Advanced VTEC has a standard camshaft and rocker arms, attached as they normally are with camshaft overhead, and rocker arms pushing down on the poppet valves. The camshaft is surrounded by a partially open drum which has secondary rocker arms attached to it via a pivoting point. These secondary rocker arms, which have a varying depth profile (similar to cams), are directly actuated by the camshaft, in a scissor-like manner. The primary rocker arms are actuated by the secondary (drum attached) rocker arms. The drum will only rotate to advance or retard the position of the secondary rocker arms, to take advantage of their varying profiles. Thus, through varying the position of the drum about its axis, each cam profile is changed to an optimal height for maximum engine performance without sacrificing fuel efficiency at lower speeds.

==VTEC TURBO==
The VTEC TURBO engine series were introduced in 2013 as part of the Earth Dreams Technology range and include new features such as gasoline direct injection, turbochargers, Dual Cam VTC and VTEC on the exhaust profile instead of the intake, marking the end of the 'traditional sound' of VTEC in this engine. VTEC implementation on the exhaust rocker arms causes the turbo to be spooled quicker, eliminating turbo lag. VTEC Turbo engines come in three displacement capacities: a 1.0 liter 3-cylinder, a 1.5 liter 4-cylinder, and a 2.0 liter 4-cylinder.

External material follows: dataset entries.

<file path="src/rtl/vsrt_pkg.sv">
// Package: types, constants, sine table and fixed-point helpers for the vertex transform.
package vsrt_pkg;

    localparam int SINE_TABLE_BITS = 10;
    localparam int QUARTER         = 1 << (SINE_TABLE_BITS - 2);
    localparam int J_W             = SINE_TABLE_BITS - 1;
    localparam int COEF_W          = 16;
    localparam int QTBL_W          = (QUARTER + 1) * COEF_W;
    localparam int PIPE_DEPTH      = 9;
    localparam int ADDR_W          = 5;

    localparam logic [63:0] HALF_PI_Q62 = 64'h6487ED5110B4611B;

    typedef enum logic [2:0] {
        REG_SCALE    = 3'd0,
        REG_ANGLE_X  = 3'd1,
        REG_ANGLE_Y  = 3'd2,
        REG_ANGLE_Z  = 3'd3,
        REG_OFFSET_X = 3'd4,
        REG_OFFSET_Y = 3'd5,
        REG_OFFSET_Z = 3'd6
    } t_reg_idx;

    typedef struct packed {
        logic signed [31:0] x;
        logic signed [31:0] y;
        logic signed [31:0] z;
    } t_vec;

    typedef struct packed {
        logic signed [COEF_W-1:0] sin_v;
        logic signed [COEF_W-1:0] cos_v;
    } t_sc;

    typedef struct packed {
        t_sc ax;
        t_sc ay;
        t_sc az;
    } t_trig;

    typedef struct packed {
        logic signed [31:0] scale;
        t_vec               offset;
    } t_cfg;

    // (a * b) >> 62 for unsigned Q62 operands
    function automatic logic [63:0] f_mul_q62(input logic [63:0] a, input logic [63:0] b);
        logic [127:0] m;
        m = {64'd0, a} * {64'd0, b};
        return m[125:62];
    endfunction

    // sine of x in Q62, 0 <= x <= pi/2, Taylor series
    function automatic logic [63:0] f_sine_q62(input logic [63:0] x);
        logic [63:0] x2;
        logic [63:0] term;
        logic [63:0] sum;
        int          k;
        x2   = f_mul_q62(x, x);
        term = x;
        sum  = x;
        for (k = 1; k < 40 && term != 64'd0; k++) begin
            term = f_mul_q62(term, x2) / 64'((2 * k) * (2 * k + 1));
            if (k[0]) begin
                sum = sum - term;
            end else begin
                sum = sum + term;
            end
        end
        return sum;
    endfunction

    // quarter-wave table, Q2.14, evaluated at elaboration
    function automatic logic [QTBL_W-1:0] f_build_qsine();
        logic [QTBL_W-1:0] tbl;
        logic [63:0]       step;
        logic [63:0]       rem;
        logic [63:0]       x;
        logic [63:0]       s;
        int                j;
        tbl  = '0;
        step = HALF_PI_Q62 / QUARTER;
        rem  = HALF_PI_Q62 % QUARTER;
        for (j = 0; j <= QUARTER; j++) begin
            x = step * 64'(j) + (rem * 64'(j)) / QUARTER;
            s = f_sine_q62(x);
            s = (s + (64'd1 << 47)) >> 48;
            tbl[j*COEF_W +: COEF_W] = s[COEF_W-1:0];
        end
        return tbl;
    endfunction

    localparam logic [QTBL_W-1:0] QSINE_TBL = f_build_qsine();

    function automatic logic signed [COEF_W-1:0] f_tbl(
        input logic [SINE_TABLE_BITS-1:0] idx
    );
        logic [1:0]                 q;
        logic [SINE_TABLE_BITS-3:0] r;
        logic [J_W-1:0]             j;
        logic signed [COEF_W-1:0]   v;
        q = idx[SINE_TABLE_BITS-1 -: 2];
        r = idx[SINE_TABLE_BITS-3:0];
        j = q[0] ? (J_W'(QUARTER) - J_W'(r)) : J_W'(r);
        v = QSINE_TBL[j*COEF_W +: COEF_W];
        return q[1] ? -v : v;
    endfunction

    function automatic t_sc f_sincos(input logic [15:0] angle);
        logic [SINE_TABLE_BITS-1:0] idx;
        t_sc                        sc;
        idx      = angle[15 -: SINE_TABLE_BITS];
        sc.sin_v = f_tbl(idx);
        sc.cos_v = f_tbl(idx + SINE_TABLE_BITS'(QUARTER));
        return sc;
    endfunction

    function automatic logic signed [31:0] f_sat32(input logic signed [47:0] v);
        if (v > 48'sd2147483647) begin
            return 32'sh7FFFFFFF;
        end else if (v < -48'sd2147483648) begin
            return 32'sh80000000;
        end else begin
            return v[31:0];
        end
    endfunction

endpackage

</file>
<file path="src/rtl/vsrt_regs.sv">
// APB register file with registered sine/cosine lookup per axis.
module vsrt_regs
    import vsrt_pkg::*;
(
    input  logic              i_clk,
    input  logic              i_rst_n,
    input  logic              psel,
    input  logic              penable,
    input  logic              pwrite,
    input  logic [ADDR_W-1:0] paddr,
    input  logic [31:0]       pwdata,
    output logic [31:0]       prdata,
    output logic              pready,
    output t_cfg              o_cfg,
    output t_trig             o_trig
);

    logic [15:0] r_angle_x;
    logic [15:0] r_angle_y;
    logic [15:0] r_angle_z;
    t_cfg        r_cfg;
    t_trig       r_trig;
    t_reg_idx    w_idx;
    logic        w_wr;

    assign pready = 1'b1;
    assign w_idx  = t_reg_idx'(paddr[ADDR_W-1:2]);
    assign w_wr   = psel & penable & pwrite;

    always_ff @(posedge i_clk) begin
        if (!i_rst_n) begin
            r_cfg.scale    <= 32'sd65536;
            r_cfg.offset   <= '0;
            r_angle_x      <= '0;
            r_angle_y      <= '0;
            r_angle_z      <= '0;
        end else if (w_wr) begin
            unique case (w_idx)
                REG_SCALE:    r_cfg.scale    <= pwdata;
                REG_ANGLE_X:  r_angle_x      <= pwdata[15:0];
                REG_ANGLE_Y:  r_angle_y      <= pwdata[15:0];
                REG_ANGLE_Z:  r_angle_z      <= pwdata[15:0];
                REG_OFFSET_X: r_cfg.offset.x <= pwdata;
                REG_OFFSET_Y: r_cfg.offset.y <= pwdata;
                REG_OFFSET_Z: r_cfg.offset.z <= pwdata;
                default: ;
            endcase
        end
    end

    always_ff @(posedge i_clk) begin
        r_trig.ax <= f_sincos(r_angle_x);
        r_trig.ay <= f_sincos(r_angle_y);
        r_trig.az <= f_sincos(r_angle_z);
    end

    always_comb begin
        unique case (w_idx)
            REG_SCALE:    prdata = r_cfg.scale;
            REG_ANGLE_X:  prdata = {16'd0, r_angle_x};
            REG_ANGLE_Y:  prdata = {16'd0, r_angle_y};
            REG_ANGLE_Z:  prdata = {16'd0, r_angle_z};
            REG_OFFSET_X: prdata = r_cfg.offset.x;
            REG_OFFSET_Y: prdata = r_cfg.offset.y;
            REG_OFFSET_Z: prdata = r_cfg.offset.z;
            default:      prdata = '0;
        endcase
    end

    assign o_cfg  = r_cfg;
    assign o_trig = r_trig;

endmodule

</file>
<file path="config.mk">
export PLATFORM = sky130hd
export DESIGN_NAME = vsrt_regs
export DESIGN_NICKNAME = d
export VERILOG_FILES = /design/src/rtl/vsrt_pkg.sv /design/src/rtl/vsrt_regs.sv
export SDC_FILE = /design/constraint.sdc
export NUM_CORES = 2
export LEC_CHECK = 0
export BUFFER_PORTS_ARGS = -buffer_cell sky130_fd_sc_hd__buf_2
export CAP_MARGIN = 20
export CORE_MARGIN = 1
export CORE_UTILIZATION = 58
export DETAILED_ROUTE_END_ITERATION = 7
export PLACE_DENSITY = 0.92
export SLEW_MARGIN = 20
export SYNTH_ARGS = -nofsm -noshare
export SYNTH_HDL_FRONTEND = slang
export SYNTH_SLANG_ARGS = --single-unit
</file>
<file path="constraint.sdc">
create_clock -name i_clk -period 5.6 [get_ports i_clk]
set_input_delay 1.12 -clock i_clk [delete_from_list [all_inputs] [get_ports i_clk]]
set_output_delay 1.12 -clock i_clk [all_outputs]
set_load 0.05 [all_outputs]
</file>
==> flow_metrics.py, run 1 <==
metrics = {
    "yosys": {
        "seq_area_frac_synth_pct": 12.9,
        "synth_flop_cell": "dfxtp_1",
        "netlist-cell-type-count": 125,
        "yosysTopAreaCellShare_pct": 12.9,
        "avgSynthCellArea_um2": 6.59,
        "ys_seq_elements": 272,
        "synthesis.area_um2": 42100,
        "synth_warnings": 0,
        "synth.area.top_cells": "dfxtp_1, nand2_1, a21oi_1, o21ai_0, nor2_1",
        "yosys.area.top_type": "dfxtp_1",
        "synth_edf_count": 0,
        "synthArstFlopShare_pct": 0,
        "syn_inst": 6380,
        "synth_nets": 6482,
    },
    "status": {
        "lastStage": "global routing",
        "first-error": "[ERROR GRT-0116] Global routing finished with congestion. Check the congestion regions in the DRC Viewer.",
        "status": "did not finish",
    },
    "place": {
        "hpwl_um": 138000,
        "globalplace.congestion": 1.42,
        "io_buffer_count": 295,
    },
    "clocking": {
        "h-tree-depth": 2,
        "cts_root_buffer": "clkbuf_16",
        "cts_buffers": 34,
        "cts_resized": 0,
        "clock_path_buffers": 3,
        "cts_setup_buffers": 0,
        "ctsHoldBuffers": 0,
        "numClockSinks": 272,
    },
    "die": {
        "die_h_um": 271,
        "row_count": 98,
        "io_pins": 299,
        "initial_utilization_pct": 58.7,
        "die_w_um": 271,
    },
    "global_route": {
        "grt_use_total_pct": 60.9,
        "grt_overflow_total": 29,
        "grt_start_max_net_pins": 117,
        "grt_pass1_wl_um": 354000,
        "grt_pass1_vias": 59300,
    },
}
==> Yosys cell counts (51+ instances only) <==
cell      count
mux2i_1      56
o31ai_1      64
a21oi_1     566
a21boi_0    187
buf_2       281
dfxtp_1     272
o221ai_1     83
o211ai_1    152
a211oi_1    141
o22ai_1      78
nand2b_1     59
o311ai_0     51
a221oi_1     69
nand2_1     790
inv_1        55
ha_1         60
nand4_1      58
a31oi_1     132
o21ai_0     551
a311oi_1     68
buf_1        80
nor2_1      434
nor3_1      192
nand3_1     226
a22oi_1      98
xnor2_1     119
clkbuf_1    348
nor2b_1      61
==> cell families after synthesis <==
kind of cell,share of synthesized area (%)
AND/OR/NAND/NOR,23.6
AO/OA/AOI/OAI,46.5
adder cells (fa/ha/maj),1.79
flip-flops,12.9
other,0.00892
XOR/XNOR,3.84
buffers and inverters,8.64
multiplexers,2.64
==> per-stage QoR <==
step / util, % / setup slack [ns] / instance area, um^2 / instances / hold slack, ns
CTS: 62.8 / 0.428 / 45000 / 7205 / 0.469
detailed placement: 61.2 / 0.493 / 43800 / 7145 / 0.461
global placement: 61.2 / 0.709 / 43800 / 7145 / 0.454
floorplan: - / 0.221 / 42100 / 6380 / 0.443
==> routing by layer <==
layer	GRT overflow	GRT usage [%]
met1	1	64.1
met2	9	74.8
met3	0	50.9
met4	19	47.9
met5	0	20.5
==> inputs of run 2 (changes only) <==
- CORE_UTILIZATION: 58 -> 40
- PLACE_DENSITY: 0.92 -> unset
- PLACE_DENSITY_LB_ADDON: unset -> 0.15
- clock period: 5.6 -> 7.28 ns (I/O delays scaled with it)
==> run 2 against run 1 <==
The flow now finishes, with violations (DRC); synthesized cell count unchanged; synthesized area unchanged.
==> flow_metrics.py, run 2 <==
metrics = {
    "yosys": {
        "synth_warnings": 0,
        "netlist-cell-type-count": 125,
        "synth_nets": 6482,
        "syn_inst": 6380,
        "synthArstFlopShare_pct": 0,
        "yosysTopAreaCellShare_pct": 12.9,
        "synthesis.area_um2": 42100,
        "synth_edf_count": 0,
        "synthMostInstantiatedCell": "nand2_1",
        "synth_flop_cell": "dfxtp_1",
        "ys_seq_elements": 272,
        "synth.area.top_cells": "dfxtp_1, nand2_1, a21oi_1, o21ai_0, nor2_1",
        "seq_area_frac_synth_pct": 12.9,
        "avgSynthCellArea_um2": 6.59,
        "yosys.area.top_type": "dfxtp_1",
        "ys_top_cells_by_count": "nand2_1, a21oi_1, o21ai_0",
    },
    "timing": {
        "relSlewSlack_pct": 13.6,
        "fmax_mhz": 164,
        "finalHoldViolCount": 0,
        "tightest_slew_ns": 1.26,
        "min_period_ns": 6.11,
        "setup_viol": 0,
        "fin_crit_sh_pct": 83.9,
        "fin_tns_setup_ns": 0,
        "skew_ns": 0.0461,
        "rsz0062_at_grt": "false",
        "finalMaxSlewViolations": 0,
    },
    "finish": {
        "fillerInstances": 11000,
        "mostFrequentLayoutCells": "nand2_1, a21oi_1, o21ai_0",
        "regArea_um2": 5480,
        "drive_above_1_share_pct": 14.1,
        "largest_reg_flops": 128,
        "multi_input_area_um2": 33300,
        "synthToLayoutAreaGrowth_pct": 8.43,
        "num-nets-final": 6338,
        "final_common_cell": "nand2_1",
        "fin_area_um2": 45600,
    },
    "die": {
        "row_count": 118,
        "coreArea_um2": 104000,
        "die_h_um": 326,
        "die_w_um": 326,
        "initial_utilization_pct": 40.5,
        "io_pins": 299,
        "dieArea_um2": 106000,
    },
    "drt": {
        "vias_per_cell": 7.50,
        "vias": 57300,
        "firstDrtPassIters": 8,
        "wl_per_cell_um": 33.3,
        "ant_nets": 0,
        "drc": 1,
        "drtIter0Drc": 9890,
        "routed_wirelength_um": 255000,
    },
    "pwr": {
        "power_switching_mw": 1.58,
        "pwr-share-comb_pct": 23.7,
        "p_int_mw": 2.86,
        "power_leakage_nw": 16.2,
        "switching_share_pct": 35.5,
        "clkPwrFrac_pct": 41.8,
        "seqPwrFrac_pct": 34.5,
        "power_density_nw_per_um2": 97.4,
        "peakVddDrop_mv": 0.181,
    },
    "clocking": {
        "clock_latency_ns": 0.63,
        "clk_pin_slew_ns": 0.07,
        "cts_setup_buffers": 0,
        "cts_root_buffer": "clkbuf_16",
        "ctsHoldBuffers": 0,
        "numClockSinks": 272,
        "h-tree-depth": 2,
        "cts_tree": "yes",
        "cts_resized": 0,
        "cts_buffers": 34,
        "clock_path_buffers": 3,
    },
    "global_route": {
        "grt_use_total_pct": 45.0,
        "grt_start_max_net_pins": 106,
        "grt_overflow_total": 0,
        "grt_pass1_wl_um": 365000,
        "grt_pass1_vias": 50800,
        "antenna_found_initial": 20,
    },
    "flow_run": {
        "drv_cap": 0,
    },
    "worst_setup_path": {
        "cpMostUsedCell": "buf_4",
        "cp-start-kind": "register",
        "crit_path_top_delay_cell": "nor3_1",
        "worstSetupPathType": "reg2reg",
        "path_max_fanout": 46,
        "crit_chain": "buf_4 -> buf_4 -> o31ai_4 -> xnor2_4 -> inv_2 -> nor3_1 -> a2111oi_0 -> a31oi_1 -> o21a_1 -> o311ai_0 -> inv_1 -> ha_1 -> or3b_4 -> o31ai_1 -> xnor2_1",
        "critPathRequiredTime_ns": 7.73,
        "slowest_delay_ns": 1.05,
        "worstPathArrival_ns": 6.56,
        "crit_path_end_kind": "register",
    },
    "place": {
        "postPlaceCellArea_um2": 44400,
        "hpwl_um": 178000,
        "io_buffer_count": 295,
        "globalplace.congestion": 1.11,
    },
    "status": {
        "violations": "DRC",
        "status": "complete, but fails checks",
    },
    "min_path": {
        "hold_path.class": "reg2reg",
    },
}
-- run 2: cell counts after synthesis --
Identical to the previous run, type by type.
-- run 2: kinds of logic after synthesis --
logic type | count (synthesis) | share of synthesized area, %
AO/OA/AOI/OAI | 2845 | 46.5
AND/OR/NAND/NOR | 2108 | 23.6
buffers and inverters | 827 | 8.64
flip-flops | 272 | 12.9
XOR/XNOR | 171 | 3.84
multiplexers | 96 | 2.64
adder cells (fa/ha/maj) | 60 | 1.79
other | 1 | 0.00892
-- run 2: cell type report --
class	instances	share of cell area, %
Clock buffer	39	2.00
Antenna cell	10	0.0549
Timing Repair Buffer	571	7.87
Inverter	76	0.626
Clock inverter	21	0.595
Tap cell	1380	3.79
Multi-Input combinational cell	5281	73.1
Sequential cell	272	12.0
-- run 2: worst paths after layout --
kind | startpoint | end | slack, ns | depth (start not counted)
max | r_angle_y[6]$_SDFFE_PN0P_ | o_trig[60]$_DFF_P_ | 1.17 | 15
min reg2reg | r_angle_y[5]$_SDFFE_PN0P_ | r_angle_y[5]$_SDFFE_PN0P_ | 0.47 | 2
max reg2reg | r_angle_y[6]$_SDFFE_PN0P_ | o_trig[60]$_DFF_P_ | 1.17 | 15
min | r_angle_y[5]$_SDFFE_PN0P_ | r_angle_y[5]$_SDFFE_PN0P_ | 0.47 | 2
-- run 2: power by group through the flow --
stage | clock network (mW) | logic, mW | registers (mW)
after global placement | 0 | 1.00 | 1.56
after global routing | 1.93 | 1.09 | 1.53
after floorplan | 0 | 0.578 | 1.64
after detailed placement | 0 | 0.996 | 1.56
after CTS | 1.88 | 1.00 | 1.53
final | 1.86 | 1.05 | 1.53
-- run 2: per-stage QoR --
| step | power [mW] | util [%] | hold WS, ns | worst slack, ns | instances |
|---|---|---|---|---|---|
| 2_1_floorplan | 2.21 | - | 0.443 | 1.90 | 6380 |
| 3_3_place_gp | 2.57 | 42.7 | 0.452 | 1.55 | 7580 |
| 3_5_place_dp | 2.56 | 42.7 | 0.458 | 1.57 | 7580 |
| 4_1_cts | 4.41 | 43.8 | 0.466 | 1.52 | 7640 |
| 5_1_grt | 4.55 | 43.9 | 0.482 | 1.07 | 7644 |
| 6_report | 4.44 | 43.9 | 0.465 | 1.17 | 7650 |
-- run 2: layer usage --
layer | part of all wire (%) | wire, um | track usage [%] | vias to the layer above
met1 | 39 | 99900 | 60.1 | 27300
met4 | 5.7 | 14600 | 21.9 | 20
met2 | 40 | 102000 | 63.5 | 4935
met3 | 15 | 38100 | 15.8 | 961
li1 | - | - | - | 24200
met5 | 0.059 | 151 | 0 | -
-- run 2: critical path: cells and delay by family (launching register included) --
| kind | cells | cell delay [ns] |
|---|---|---|
| AO/OA/AOI/OAI | 6 | 1.50 |
| AND/OR/NAND/NOR | 2 | 1.50 |
| adder cells (fa/ha/maj) | 1 | 0.21 |
| XOR/XNOR | 2 | 0.73 |
| flip-flops | 1 | 0.33 |
| buffers and inverters | 4 | 1.66 |
Note: power is estimated with default switching activity, not from simulation.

Initial implementation for European vehicles included 2-litre 4-cylinder turbocharged engine used from 2015 Honda Civic Type R until present, which included Euro 6 emissions compliance.

== VTEC in motorcycles ==
Apart from the Japanese market-only Honda CB400SF Super Four HYPER VTEC, introduced in 1999, the first worldwide implementation of VTEC technology in a motorcycle occurred with the introduction of Honda's VFR800 sportbike in 2002. Similar to the SOHC VTEC-E style, one intake valve remains closed until a threshold of 6800 (6600 after 2006) rpm is reached, then the second valve is opened by an oil-pressure actuated pin. The dwell of the valves remains unchanged, as in the automobile VTEC-E, and little extra power is produced, but with a smoothing-out of the torque curve. Critics maintain that VTEC adds little to the VFR experience, while increasing the engine's complexity. Honda seemed to agree, as their VFR1200, a model announced in October 2009, came to replace the VFR800, which abandons the VTEC concept in favor of a large capacity narrow-vee "unicam", i.e., SOHC, engine. However, the 2014 VFR800 reintroduced the VTEC system from the 2002–2009 VFR motorcycle.